What are some common hurdles or pitfalls that people bump into with dashboards? The most common one is what building what we call the executive dthat’s very stale. It’s at a very high level. It is basically just like a PowerPoint slide that you look, at and you start to ignore it because it's not actionable. It's stale information.The other major mistake people make is thinking they can build a dashboard that is one-size-fits-all. They think that everyone runs their business the same way, and they want to see everything the same way. So, they set in hard code the trigger points as opposed to allow the users to customize them.
And then the other big mistake people make is having a very clumsy drilldown method. When I see something on my dashboard, I want to be able to click on it very easily and effectively and drilldown and see what's the real situation. What are my parameters that I can take action on, and what action should I be taking? I think as we put more information in front of more executives, and we do more by way of dashboarding, a lot of these dashboards become right time based or real time based. I think a lot of folks out there think that it probably puts a taxing burden on the information systems.
Instantaneous Dashboards
I see it both ways because some people look at it and say, wow, it's going to put lot of tax on my information systems. Other people look it the other way and say, well, it's a dashboard. It's instantaneous. It must be getting the data very effectively and timely, and it's easy to do.

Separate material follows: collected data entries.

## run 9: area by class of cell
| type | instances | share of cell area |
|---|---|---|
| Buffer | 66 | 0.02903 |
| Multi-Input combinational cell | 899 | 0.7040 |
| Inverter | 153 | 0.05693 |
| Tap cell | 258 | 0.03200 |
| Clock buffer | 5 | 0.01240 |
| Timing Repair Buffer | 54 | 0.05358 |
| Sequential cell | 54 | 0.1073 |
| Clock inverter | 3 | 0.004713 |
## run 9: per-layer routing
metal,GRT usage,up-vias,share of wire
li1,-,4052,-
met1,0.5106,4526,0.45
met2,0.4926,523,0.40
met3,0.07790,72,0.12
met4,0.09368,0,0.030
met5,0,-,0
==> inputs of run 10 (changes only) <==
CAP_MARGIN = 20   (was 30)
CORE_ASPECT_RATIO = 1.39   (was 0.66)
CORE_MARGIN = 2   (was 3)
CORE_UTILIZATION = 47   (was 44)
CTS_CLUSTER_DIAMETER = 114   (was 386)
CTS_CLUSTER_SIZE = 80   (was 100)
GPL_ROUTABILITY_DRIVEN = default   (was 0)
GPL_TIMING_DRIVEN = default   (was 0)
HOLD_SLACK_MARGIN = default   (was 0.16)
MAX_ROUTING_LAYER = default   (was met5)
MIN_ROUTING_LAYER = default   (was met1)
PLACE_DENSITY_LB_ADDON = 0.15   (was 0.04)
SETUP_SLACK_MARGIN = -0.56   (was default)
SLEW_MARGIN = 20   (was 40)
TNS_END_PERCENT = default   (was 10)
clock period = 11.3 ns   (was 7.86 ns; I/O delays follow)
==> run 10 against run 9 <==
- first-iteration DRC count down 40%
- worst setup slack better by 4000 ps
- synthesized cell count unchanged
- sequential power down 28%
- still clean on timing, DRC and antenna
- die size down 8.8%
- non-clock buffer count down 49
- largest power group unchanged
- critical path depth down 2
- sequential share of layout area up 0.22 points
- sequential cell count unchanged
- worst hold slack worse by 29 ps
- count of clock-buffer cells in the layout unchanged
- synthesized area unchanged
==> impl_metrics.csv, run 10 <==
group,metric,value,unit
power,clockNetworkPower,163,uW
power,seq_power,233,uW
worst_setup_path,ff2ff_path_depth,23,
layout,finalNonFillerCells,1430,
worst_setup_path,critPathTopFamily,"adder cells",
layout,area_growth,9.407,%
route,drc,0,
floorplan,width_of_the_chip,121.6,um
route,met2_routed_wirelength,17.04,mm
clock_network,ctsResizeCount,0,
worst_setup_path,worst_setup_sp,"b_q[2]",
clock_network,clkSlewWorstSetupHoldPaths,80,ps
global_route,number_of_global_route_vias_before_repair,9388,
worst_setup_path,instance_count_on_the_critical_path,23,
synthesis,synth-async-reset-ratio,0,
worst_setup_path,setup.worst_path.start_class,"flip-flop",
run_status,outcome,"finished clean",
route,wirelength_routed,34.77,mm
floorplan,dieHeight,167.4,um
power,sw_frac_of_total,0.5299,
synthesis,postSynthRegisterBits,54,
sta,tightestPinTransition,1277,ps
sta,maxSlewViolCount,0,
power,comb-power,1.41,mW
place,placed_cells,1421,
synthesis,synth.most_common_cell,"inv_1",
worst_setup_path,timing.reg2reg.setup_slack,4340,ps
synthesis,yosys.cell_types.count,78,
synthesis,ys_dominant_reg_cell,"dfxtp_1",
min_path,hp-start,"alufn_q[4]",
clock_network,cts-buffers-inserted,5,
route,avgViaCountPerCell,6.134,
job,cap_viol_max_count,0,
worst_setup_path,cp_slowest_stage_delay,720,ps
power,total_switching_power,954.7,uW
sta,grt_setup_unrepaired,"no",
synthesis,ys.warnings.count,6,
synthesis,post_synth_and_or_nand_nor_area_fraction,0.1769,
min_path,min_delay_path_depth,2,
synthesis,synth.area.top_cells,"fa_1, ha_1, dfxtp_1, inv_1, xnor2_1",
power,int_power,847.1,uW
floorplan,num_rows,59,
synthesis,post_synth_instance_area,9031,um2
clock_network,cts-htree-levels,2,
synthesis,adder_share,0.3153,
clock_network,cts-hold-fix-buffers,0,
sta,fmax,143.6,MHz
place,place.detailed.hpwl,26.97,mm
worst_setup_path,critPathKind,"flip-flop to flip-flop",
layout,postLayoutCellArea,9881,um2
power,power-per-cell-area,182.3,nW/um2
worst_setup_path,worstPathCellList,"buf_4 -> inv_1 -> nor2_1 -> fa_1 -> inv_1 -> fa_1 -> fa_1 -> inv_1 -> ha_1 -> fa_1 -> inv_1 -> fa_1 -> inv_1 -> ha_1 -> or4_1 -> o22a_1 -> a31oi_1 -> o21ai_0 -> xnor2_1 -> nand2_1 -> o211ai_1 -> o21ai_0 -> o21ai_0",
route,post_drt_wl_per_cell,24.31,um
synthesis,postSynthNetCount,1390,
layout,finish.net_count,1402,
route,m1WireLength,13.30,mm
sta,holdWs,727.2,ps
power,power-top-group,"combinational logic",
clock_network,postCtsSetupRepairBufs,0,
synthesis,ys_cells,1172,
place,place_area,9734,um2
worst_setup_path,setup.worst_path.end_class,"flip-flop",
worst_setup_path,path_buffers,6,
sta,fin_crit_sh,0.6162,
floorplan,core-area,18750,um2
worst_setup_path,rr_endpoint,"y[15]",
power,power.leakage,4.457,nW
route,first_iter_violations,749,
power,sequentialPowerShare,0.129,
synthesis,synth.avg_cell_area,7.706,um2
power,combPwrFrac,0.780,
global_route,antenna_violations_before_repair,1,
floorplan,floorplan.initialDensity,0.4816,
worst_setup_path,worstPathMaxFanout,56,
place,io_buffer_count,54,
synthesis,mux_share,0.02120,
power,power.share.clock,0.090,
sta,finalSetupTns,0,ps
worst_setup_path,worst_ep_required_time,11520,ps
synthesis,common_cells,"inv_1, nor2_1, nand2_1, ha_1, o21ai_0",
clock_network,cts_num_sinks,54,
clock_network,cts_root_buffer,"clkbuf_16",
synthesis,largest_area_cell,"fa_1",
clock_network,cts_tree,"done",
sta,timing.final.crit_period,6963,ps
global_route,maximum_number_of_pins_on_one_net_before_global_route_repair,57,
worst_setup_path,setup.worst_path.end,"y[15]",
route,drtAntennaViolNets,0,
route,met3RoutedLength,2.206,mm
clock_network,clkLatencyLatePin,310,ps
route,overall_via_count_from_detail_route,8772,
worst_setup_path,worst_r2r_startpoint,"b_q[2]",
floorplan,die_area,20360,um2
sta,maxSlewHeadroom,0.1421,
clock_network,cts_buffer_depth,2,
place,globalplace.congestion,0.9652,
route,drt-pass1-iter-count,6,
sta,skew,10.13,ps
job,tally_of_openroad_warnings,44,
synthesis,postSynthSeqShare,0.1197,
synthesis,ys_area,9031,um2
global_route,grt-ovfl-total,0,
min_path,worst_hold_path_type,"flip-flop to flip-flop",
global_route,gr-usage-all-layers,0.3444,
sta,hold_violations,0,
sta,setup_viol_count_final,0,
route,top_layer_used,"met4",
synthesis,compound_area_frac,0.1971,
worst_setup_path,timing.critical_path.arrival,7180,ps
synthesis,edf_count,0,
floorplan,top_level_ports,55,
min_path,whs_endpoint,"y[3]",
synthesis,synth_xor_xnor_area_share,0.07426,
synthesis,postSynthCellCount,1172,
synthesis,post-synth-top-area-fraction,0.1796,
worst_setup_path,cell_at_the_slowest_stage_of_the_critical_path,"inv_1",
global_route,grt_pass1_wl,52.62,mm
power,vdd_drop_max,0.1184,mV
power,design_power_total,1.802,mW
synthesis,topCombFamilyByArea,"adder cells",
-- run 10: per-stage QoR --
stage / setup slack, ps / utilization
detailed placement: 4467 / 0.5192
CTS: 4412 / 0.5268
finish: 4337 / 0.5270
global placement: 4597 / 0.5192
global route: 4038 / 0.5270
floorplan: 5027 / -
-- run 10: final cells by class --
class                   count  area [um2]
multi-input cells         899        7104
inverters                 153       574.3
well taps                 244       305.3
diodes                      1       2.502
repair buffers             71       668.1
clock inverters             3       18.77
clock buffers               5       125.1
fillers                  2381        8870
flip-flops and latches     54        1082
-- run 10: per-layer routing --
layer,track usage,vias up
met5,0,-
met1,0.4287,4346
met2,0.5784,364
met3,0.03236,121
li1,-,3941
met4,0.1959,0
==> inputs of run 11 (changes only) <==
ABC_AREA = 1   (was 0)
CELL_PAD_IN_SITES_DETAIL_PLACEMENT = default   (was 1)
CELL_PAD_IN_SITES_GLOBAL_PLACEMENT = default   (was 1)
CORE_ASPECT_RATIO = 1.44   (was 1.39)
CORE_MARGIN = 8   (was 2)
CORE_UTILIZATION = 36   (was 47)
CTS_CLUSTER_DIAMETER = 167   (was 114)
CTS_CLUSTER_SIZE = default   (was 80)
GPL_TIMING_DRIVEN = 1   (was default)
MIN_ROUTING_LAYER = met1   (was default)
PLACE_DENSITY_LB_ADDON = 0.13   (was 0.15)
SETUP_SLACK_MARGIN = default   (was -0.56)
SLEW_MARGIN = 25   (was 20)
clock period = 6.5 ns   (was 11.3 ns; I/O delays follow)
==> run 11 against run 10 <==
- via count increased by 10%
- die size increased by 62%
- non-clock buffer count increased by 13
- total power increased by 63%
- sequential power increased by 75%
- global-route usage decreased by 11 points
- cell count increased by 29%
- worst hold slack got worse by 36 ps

And what I see is that dashboards create more usage, CPU and disk utilization based on what triggers do I have and what should I do about it. But what they do is they remove all that wasted time of drilling down needless paths. So I think on average they will actually gain you performance and capability, but more importantly, they improve your productivity if designed correctly.
So the moral of that is if you deliver a smarter and better design it will actually tax the systems less because you are giving the user what they want perhaps on the first pass instead of the third or fifth. So let me go back to my original analogy. What do you want on your dashboard? I gave the analogy when I talked with a car manufacturer, and they said, so what do you want, and I said, I want a real time traffic monitor that tells me what's happening in the next mile and a half ahead so I know which lane to be in, and that’s exactly what I want.
When my idiot light on the gas gauge comes on, I don’t want to know how many miles, I want to know where the next gas station is. Tap it into my GPS system, make it not what is the event but what can I do about the event. And of course I would like to have the police radar detector built in as well.